What is being asked:
Within the listing below, please copy exactly the lines between the line holding "from TritonCTS: yes" and the line holding "synthesis at 24.9%", inclusive.

[[ Supplied data open ]]

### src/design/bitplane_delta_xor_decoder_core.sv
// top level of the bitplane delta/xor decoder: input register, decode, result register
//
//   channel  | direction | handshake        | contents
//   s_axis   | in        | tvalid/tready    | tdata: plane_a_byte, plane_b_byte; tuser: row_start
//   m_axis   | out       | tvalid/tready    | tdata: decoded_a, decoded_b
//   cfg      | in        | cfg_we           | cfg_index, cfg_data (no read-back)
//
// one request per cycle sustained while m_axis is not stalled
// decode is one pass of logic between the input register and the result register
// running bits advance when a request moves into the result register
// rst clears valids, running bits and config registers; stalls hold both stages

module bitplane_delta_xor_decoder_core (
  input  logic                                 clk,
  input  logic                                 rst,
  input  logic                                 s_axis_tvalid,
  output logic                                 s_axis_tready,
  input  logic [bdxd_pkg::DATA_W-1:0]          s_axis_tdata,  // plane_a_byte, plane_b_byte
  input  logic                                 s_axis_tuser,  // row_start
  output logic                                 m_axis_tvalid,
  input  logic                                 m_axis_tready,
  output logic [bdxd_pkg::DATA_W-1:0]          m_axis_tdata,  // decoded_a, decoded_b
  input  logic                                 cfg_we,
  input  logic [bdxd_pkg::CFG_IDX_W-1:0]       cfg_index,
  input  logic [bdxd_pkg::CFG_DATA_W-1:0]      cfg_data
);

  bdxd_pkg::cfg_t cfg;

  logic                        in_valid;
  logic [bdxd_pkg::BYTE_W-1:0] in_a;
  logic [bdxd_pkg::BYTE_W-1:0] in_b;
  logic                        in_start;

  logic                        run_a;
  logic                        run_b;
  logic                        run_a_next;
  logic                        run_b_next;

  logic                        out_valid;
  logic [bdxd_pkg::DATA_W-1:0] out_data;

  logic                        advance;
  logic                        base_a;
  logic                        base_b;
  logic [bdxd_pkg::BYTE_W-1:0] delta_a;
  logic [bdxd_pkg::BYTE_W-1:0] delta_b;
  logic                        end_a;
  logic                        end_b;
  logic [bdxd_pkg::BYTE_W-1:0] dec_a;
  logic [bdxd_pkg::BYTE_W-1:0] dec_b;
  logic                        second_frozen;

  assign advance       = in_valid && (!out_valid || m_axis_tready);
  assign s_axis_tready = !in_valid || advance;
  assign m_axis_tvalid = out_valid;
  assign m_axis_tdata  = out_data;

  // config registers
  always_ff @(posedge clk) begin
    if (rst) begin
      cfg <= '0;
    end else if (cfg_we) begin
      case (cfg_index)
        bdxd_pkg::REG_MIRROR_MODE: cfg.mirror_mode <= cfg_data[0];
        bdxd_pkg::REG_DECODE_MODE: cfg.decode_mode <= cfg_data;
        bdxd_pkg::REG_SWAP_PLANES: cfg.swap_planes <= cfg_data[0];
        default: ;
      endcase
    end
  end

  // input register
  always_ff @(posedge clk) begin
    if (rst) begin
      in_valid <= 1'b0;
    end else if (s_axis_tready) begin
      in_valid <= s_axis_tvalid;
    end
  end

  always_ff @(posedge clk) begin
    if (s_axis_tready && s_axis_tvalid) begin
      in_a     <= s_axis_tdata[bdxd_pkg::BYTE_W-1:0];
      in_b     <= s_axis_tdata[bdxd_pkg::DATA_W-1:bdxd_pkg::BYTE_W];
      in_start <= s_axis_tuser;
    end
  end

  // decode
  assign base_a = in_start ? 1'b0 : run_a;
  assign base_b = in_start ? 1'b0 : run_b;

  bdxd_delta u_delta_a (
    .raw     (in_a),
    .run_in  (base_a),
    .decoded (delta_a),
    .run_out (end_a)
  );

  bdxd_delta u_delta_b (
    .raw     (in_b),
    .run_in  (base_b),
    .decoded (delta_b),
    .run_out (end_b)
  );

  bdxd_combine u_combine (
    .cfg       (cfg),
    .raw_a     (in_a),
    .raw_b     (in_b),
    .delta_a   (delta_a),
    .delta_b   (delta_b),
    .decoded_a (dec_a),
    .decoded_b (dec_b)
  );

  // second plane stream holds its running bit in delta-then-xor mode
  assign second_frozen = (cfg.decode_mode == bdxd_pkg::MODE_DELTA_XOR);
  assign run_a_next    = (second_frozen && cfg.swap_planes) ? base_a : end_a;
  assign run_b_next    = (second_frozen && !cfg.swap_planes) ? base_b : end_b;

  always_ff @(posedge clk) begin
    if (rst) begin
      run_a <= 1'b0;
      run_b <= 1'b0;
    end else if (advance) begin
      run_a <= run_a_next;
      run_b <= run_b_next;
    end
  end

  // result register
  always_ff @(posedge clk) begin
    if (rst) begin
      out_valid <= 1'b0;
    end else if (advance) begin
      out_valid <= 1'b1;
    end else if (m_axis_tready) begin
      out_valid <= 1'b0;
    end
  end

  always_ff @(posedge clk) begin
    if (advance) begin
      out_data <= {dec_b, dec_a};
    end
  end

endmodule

[[ Supplied data closed ]]
[[ Supplied data open ]]

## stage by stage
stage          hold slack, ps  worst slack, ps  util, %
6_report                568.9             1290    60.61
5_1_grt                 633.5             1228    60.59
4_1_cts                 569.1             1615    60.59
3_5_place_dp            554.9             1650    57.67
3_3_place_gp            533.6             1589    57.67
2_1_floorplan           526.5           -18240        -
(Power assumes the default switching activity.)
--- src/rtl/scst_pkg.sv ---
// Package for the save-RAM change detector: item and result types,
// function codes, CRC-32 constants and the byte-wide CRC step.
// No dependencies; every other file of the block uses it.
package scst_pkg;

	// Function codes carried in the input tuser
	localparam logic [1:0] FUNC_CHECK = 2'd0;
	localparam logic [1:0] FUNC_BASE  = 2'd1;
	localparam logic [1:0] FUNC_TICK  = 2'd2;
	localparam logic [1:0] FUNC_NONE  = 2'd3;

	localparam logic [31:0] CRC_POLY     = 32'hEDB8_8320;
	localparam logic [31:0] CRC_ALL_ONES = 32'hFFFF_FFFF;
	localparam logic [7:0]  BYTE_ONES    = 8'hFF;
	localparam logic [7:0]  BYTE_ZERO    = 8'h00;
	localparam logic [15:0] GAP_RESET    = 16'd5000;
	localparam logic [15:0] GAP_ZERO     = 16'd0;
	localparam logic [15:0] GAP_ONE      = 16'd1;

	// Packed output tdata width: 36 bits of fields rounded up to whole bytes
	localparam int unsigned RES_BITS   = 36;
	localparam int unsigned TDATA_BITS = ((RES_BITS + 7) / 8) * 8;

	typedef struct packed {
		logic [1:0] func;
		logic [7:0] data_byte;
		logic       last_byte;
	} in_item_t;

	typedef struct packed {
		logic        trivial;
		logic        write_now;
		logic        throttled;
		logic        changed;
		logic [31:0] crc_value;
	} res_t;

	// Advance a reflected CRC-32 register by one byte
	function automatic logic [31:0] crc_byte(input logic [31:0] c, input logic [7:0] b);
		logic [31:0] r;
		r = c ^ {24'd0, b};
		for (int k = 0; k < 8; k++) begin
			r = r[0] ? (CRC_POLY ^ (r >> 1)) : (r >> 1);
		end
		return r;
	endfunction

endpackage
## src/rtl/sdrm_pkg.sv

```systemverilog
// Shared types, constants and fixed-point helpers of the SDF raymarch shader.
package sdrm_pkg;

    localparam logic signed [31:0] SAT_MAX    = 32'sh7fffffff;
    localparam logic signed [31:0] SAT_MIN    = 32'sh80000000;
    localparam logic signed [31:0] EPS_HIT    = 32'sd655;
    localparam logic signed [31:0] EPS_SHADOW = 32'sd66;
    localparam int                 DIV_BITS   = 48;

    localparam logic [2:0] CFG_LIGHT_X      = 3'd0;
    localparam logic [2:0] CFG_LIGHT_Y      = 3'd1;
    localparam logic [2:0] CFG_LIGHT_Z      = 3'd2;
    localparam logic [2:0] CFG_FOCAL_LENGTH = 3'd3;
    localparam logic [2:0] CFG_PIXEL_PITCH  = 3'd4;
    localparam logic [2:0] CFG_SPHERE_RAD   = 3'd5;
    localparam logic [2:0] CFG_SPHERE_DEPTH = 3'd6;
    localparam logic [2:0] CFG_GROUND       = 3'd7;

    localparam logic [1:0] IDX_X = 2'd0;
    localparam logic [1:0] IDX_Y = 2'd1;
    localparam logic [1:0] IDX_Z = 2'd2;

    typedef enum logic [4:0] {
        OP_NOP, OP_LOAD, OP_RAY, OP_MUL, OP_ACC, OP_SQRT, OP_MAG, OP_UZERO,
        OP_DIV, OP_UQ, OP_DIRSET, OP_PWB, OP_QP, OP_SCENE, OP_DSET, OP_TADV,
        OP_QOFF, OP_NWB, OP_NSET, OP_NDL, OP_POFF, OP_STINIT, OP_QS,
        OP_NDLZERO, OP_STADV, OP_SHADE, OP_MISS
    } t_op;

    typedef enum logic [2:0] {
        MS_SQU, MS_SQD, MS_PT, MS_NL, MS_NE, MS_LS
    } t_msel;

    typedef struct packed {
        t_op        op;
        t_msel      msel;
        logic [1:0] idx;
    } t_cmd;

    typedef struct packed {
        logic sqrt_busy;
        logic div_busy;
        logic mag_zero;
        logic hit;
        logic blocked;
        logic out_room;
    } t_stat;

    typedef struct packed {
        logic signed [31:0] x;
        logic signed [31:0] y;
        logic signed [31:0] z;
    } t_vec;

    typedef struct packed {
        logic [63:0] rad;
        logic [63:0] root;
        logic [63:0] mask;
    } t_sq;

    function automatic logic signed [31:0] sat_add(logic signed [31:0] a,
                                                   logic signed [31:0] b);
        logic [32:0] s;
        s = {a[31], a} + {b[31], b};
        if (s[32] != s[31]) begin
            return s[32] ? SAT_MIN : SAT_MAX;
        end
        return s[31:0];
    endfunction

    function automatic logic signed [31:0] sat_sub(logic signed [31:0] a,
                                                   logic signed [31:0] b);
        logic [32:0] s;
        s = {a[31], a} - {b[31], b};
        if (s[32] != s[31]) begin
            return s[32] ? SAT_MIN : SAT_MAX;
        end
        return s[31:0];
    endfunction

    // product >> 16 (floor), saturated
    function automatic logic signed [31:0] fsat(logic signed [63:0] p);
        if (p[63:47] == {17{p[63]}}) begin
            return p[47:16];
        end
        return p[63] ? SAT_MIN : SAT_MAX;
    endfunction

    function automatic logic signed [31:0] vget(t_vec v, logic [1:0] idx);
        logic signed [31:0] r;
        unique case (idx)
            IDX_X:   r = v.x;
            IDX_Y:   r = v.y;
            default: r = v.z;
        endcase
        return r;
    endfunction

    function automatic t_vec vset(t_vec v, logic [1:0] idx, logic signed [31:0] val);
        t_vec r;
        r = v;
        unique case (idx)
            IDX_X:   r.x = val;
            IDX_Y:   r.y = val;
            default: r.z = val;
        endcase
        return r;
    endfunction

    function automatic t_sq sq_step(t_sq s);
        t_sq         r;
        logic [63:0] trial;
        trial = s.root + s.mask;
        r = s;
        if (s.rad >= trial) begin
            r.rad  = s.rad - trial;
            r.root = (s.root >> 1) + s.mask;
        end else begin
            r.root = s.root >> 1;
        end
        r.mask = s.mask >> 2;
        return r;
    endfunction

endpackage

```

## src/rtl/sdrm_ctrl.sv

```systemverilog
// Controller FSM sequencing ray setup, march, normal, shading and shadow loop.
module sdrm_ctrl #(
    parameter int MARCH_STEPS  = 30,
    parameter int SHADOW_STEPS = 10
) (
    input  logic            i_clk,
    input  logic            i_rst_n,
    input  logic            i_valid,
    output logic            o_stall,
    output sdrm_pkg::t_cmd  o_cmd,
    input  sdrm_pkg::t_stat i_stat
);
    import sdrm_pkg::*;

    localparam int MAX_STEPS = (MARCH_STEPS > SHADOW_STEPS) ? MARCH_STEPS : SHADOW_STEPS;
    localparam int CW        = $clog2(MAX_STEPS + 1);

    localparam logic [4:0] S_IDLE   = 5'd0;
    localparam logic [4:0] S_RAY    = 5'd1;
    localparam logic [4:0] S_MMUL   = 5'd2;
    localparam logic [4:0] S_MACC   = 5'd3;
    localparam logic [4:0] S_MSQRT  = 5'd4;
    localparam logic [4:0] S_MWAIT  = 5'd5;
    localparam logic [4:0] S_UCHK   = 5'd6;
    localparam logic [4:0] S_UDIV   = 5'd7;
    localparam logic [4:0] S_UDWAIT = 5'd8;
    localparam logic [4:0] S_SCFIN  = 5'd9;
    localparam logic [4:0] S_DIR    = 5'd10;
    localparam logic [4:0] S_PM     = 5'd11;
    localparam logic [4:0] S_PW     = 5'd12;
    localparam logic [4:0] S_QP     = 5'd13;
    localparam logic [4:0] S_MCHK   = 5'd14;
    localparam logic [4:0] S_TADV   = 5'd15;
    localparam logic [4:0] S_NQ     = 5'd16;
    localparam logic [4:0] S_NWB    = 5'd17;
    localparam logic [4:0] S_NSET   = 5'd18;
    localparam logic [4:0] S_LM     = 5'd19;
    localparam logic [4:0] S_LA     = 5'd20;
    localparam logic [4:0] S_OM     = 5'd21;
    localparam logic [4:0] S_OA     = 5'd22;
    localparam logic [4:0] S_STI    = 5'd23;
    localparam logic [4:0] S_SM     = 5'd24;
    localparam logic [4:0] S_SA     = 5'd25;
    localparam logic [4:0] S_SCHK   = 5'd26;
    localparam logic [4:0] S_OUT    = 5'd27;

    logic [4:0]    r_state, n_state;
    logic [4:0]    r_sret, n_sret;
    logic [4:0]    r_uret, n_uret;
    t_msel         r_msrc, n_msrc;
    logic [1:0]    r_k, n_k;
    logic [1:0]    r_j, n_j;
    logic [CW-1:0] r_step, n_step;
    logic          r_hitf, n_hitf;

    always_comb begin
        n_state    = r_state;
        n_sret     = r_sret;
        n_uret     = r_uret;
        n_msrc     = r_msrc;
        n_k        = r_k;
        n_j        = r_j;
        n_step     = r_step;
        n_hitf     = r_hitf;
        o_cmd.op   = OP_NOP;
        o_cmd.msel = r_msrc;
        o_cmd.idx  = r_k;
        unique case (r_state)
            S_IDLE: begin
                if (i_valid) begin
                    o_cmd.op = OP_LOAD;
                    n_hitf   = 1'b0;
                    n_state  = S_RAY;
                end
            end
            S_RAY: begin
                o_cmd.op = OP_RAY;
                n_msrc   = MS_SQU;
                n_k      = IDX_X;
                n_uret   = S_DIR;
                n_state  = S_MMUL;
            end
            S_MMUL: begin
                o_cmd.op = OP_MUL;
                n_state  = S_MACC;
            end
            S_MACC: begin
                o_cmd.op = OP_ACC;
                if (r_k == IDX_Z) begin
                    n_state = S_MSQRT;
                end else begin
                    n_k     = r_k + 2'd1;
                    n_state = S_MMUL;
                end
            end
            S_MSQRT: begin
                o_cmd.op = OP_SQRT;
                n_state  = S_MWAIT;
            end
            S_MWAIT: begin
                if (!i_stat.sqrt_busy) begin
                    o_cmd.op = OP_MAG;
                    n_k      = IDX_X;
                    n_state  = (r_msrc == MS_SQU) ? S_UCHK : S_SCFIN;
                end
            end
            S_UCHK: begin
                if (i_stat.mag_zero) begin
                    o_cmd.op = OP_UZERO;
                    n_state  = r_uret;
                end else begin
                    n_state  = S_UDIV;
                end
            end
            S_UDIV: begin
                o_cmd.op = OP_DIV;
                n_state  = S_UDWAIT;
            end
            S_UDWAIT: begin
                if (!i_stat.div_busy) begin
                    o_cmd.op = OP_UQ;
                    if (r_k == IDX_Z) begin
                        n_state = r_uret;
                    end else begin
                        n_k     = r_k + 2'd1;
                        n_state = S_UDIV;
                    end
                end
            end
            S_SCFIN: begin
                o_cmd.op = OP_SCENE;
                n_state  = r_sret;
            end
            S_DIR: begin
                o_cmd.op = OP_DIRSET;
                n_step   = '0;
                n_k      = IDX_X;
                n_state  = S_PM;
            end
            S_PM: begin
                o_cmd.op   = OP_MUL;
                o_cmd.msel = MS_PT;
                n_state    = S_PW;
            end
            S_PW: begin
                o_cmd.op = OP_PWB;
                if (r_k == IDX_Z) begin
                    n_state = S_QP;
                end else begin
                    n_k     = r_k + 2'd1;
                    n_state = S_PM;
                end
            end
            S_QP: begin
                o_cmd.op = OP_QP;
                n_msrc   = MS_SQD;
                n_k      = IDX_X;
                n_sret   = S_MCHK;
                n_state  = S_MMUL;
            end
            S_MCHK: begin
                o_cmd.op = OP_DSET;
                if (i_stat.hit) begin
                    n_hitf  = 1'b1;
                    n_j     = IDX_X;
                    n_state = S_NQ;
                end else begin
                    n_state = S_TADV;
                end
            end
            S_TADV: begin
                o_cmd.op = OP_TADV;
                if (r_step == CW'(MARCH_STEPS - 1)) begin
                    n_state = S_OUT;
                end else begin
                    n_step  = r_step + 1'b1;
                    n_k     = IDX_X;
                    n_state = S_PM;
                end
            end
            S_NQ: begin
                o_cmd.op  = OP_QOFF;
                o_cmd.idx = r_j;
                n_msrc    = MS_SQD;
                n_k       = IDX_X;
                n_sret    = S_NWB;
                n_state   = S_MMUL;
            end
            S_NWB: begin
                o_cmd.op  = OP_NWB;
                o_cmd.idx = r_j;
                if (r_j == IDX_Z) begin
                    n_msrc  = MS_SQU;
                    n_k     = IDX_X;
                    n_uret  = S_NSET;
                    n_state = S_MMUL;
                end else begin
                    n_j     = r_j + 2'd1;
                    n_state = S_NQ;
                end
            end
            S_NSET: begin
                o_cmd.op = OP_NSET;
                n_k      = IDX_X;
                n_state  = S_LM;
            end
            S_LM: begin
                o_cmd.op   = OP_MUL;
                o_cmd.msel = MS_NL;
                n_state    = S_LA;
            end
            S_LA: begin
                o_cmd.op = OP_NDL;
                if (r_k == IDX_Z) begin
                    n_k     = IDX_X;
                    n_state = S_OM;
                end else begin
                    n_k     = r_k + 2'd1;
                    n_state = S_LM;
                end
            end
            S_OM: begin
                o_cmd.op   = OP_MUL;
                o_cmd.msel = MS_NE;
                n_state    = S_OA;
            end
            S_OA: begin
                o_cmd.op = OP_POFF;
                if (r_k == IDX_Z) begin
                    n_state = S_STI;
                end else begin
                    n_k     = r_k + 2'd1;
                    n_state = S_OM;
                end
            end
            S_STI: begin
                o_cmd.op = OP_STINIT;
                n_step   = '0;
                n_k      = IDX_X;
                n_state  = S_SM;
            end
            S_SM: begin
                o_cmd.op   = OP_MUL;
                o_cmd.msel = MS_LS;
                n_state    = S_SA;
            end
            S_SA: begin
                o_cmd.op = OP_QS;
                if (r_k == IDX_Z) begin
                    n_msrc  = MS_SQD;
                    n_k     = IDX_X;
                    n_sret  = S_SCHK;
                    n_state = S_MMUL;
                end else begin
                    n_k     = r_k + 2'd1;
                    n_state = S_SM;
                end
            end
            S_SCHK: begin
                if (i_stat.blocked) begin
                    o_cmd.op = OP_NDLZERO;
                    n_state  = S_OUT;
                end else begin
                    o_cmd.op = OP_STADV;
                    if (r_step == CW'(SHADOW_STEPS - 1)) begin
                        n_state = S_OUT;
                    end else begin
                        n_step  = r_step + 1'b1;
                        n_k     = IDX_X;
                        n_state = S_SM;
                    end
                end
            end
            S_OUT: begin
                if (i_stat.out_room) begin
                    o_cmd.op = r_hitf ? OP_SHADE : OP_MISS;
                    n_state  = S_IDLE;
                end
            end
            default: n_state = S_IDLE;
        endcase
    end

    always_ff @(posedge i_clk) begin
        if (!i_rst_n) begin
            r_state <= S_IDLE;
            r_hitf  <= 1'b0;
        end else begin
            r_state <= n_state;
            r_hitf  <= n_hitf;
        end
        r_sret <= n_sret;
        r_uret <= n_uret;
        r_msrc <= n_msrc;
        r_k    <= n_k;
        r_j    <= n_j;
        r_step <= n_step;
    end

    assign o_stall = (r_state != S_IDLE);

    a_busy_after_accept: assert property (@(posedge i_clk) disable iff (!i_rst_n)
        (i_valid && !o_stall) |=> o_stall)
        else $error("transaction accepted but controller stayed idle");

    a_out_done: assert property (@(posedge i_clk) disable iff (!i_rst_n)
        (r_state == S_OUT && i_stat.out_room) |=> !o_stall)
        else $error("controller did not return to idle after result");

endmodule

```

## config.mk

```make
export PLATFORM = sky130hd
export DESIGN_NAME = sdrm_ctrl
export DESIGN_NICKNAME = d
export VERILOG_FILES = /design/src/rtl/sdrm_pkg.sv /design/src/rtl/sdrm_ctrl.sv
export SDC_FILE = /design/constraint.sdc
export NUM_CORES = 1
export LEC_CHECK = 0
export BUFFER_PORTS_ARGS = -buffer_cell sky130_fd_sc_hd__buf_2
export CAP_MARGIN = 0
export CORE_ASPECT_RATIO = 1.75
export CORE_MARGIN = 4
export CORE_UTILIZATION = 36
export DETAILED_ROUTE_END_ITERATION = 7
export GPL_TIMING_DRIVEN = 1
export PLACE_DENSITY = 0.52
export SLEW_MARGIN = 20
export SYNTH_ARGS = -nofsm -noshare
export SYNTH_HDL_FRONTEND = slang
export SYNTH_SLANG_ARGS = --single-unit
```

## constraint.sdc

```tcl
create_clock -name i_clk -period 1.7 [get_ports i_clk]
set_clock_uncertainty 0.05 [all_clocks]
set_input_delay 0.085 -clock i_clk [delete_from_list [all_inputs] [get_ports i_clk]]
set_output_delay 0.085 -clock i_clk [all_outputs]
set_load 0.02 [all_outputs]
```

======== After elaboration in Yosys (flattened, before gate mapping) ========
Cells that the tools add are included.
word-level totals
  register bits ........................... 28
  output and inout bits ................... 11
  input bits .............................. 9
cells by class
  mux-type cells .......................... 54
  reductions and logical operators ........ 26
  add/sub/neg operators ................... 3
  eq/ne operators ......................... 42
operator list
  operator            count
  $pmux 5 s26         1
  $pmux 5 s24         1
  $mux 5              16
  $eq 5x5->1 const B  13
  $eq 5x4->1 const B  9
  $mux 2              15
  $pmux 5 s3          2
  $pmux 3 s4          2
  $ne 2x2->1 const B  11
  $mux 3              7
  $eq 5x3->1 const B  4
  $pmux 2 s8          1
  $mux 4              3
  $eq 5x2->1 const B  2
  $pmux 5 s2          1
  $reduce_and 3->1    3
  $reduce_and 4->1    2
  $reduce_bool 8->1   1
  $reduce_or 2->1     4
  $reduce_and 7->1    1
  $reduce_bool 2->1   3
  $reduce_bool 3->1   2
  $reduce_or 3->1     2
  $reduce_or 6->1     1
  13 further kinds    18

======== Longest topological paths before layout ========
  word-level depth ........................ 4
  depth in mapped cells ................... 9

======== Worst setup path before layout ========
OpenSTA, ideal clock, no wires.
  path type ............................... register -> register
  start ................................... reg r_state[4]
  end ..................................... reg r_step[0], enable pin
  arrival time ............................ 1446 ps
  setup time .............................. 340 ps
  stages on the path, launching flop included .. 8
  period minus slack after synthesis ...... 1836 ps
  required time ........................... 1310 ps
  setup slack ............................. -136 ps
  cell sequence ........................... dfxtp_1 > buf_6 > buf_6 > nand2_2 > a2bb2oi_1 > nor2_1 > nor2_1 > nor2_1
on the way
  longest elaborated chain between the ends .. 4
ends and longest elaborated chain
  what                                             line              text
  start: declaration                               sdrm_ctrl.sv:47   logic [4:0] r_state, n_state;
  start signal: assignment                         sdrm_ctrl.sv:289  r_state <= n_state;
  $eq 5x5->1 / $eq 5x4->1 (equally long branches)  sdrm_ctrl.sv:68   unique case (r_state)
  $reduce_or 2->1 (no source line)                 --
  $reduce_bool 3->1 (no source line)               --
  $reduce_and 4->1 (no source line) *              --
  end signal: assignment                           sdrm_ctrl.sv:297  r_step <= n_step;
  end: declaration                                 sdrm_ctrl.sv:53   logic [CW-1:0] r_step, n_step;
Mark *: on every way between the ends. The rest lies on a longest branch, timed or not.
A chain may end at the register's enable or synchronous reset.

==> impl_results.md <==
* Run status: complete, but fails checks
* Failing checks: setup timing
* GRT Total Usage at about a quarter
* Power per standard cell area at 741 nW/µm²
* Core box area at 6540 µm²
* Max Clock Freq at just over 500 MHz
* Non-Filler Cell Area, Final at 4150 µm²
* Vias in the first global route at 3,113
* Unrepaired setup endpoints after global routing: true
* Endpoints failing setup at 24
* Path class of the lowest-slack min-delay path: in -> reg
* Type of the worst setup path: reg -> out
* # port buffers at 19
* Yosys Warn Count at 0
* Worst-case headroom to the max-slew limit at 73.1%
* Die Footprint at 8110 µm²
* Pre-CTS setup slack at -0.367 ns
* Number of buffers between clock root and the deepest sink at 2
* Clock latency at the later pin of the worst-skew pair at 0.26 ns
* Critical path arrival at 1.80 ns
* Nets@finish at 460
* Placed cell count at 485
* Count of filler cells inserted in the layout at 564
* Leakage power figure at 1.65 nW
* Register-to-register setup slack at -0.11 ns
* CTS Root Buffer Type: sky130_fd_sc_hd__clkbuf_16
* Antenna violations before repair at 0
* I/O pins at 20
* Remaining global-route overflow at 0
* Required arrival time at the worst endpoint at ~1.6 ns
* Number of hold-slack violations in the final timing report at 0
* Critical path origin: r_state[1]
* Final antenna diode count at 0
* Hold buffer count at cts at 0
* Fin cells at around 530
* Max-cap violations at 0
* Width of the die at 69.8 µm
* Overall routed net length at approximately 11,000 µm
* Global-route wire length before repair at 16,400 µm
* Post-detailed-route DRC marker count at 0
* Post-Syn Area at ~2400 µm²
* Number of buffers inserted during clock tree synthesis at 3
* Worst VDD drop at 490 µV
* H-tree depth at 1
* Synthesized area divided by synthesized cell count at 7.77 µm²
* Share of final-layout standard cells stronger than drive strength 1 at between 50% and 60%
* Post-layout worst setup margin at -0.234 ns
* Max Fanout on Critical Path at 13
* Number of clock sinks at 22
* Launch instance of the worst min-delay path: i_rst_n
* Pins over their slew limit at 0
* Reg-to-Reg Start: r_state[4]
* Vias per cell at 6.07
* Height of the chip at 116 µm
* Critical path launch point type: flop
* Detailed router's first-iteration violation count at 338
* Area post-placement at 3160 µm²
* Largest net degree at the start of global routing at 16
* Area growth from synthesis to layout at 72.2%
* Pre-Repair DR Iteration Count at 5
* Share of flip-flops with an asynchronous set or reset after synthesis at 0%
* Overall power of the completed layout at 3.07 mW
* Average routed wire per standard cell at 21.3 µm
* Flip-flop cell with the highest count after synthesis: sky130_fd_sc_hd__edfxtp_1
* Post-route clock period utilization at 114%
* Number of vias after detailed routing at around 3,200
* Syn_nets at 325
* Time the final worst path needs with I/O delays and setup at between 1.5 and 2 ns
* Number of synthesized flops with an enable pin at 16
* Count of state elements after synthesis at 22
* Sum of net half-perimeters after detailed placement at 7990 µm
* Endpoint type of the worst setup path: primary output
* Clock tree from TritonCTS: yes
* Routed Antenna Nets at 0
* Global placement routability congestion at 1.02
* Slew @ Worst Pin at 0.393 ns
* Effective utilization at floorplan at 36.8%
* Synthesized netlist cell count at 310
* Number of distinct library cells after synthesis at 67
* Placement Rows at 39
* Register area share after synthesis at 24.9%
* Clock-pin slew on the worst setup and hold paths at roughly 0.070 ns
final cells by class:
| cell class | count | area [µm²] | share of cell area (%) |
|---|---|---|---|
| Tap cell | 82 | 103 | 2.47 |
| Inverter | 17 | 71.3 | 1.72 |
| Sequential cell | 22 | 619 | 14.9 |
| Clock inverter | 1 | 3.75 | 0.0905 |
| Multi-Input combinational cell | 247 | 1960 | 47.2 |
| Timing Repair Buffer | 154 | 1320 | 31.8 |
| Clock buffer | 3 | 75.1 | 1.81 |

[[ Supplied data closed ]]

Your response:
* Clock tree from TritonCTS: yes
* Routed Antenna Nets at 0
* Global placement routability congestion at 1.02
* Slew @ Worst Pin at 0.393 ns
* Effective utilization at floorplan at 36.8%
* Synthesized netlist cell count at 310
* Number of distinct library cells after synthesis at 67
* Placement Rows at 39
* Register area share after synthesis at 24.9%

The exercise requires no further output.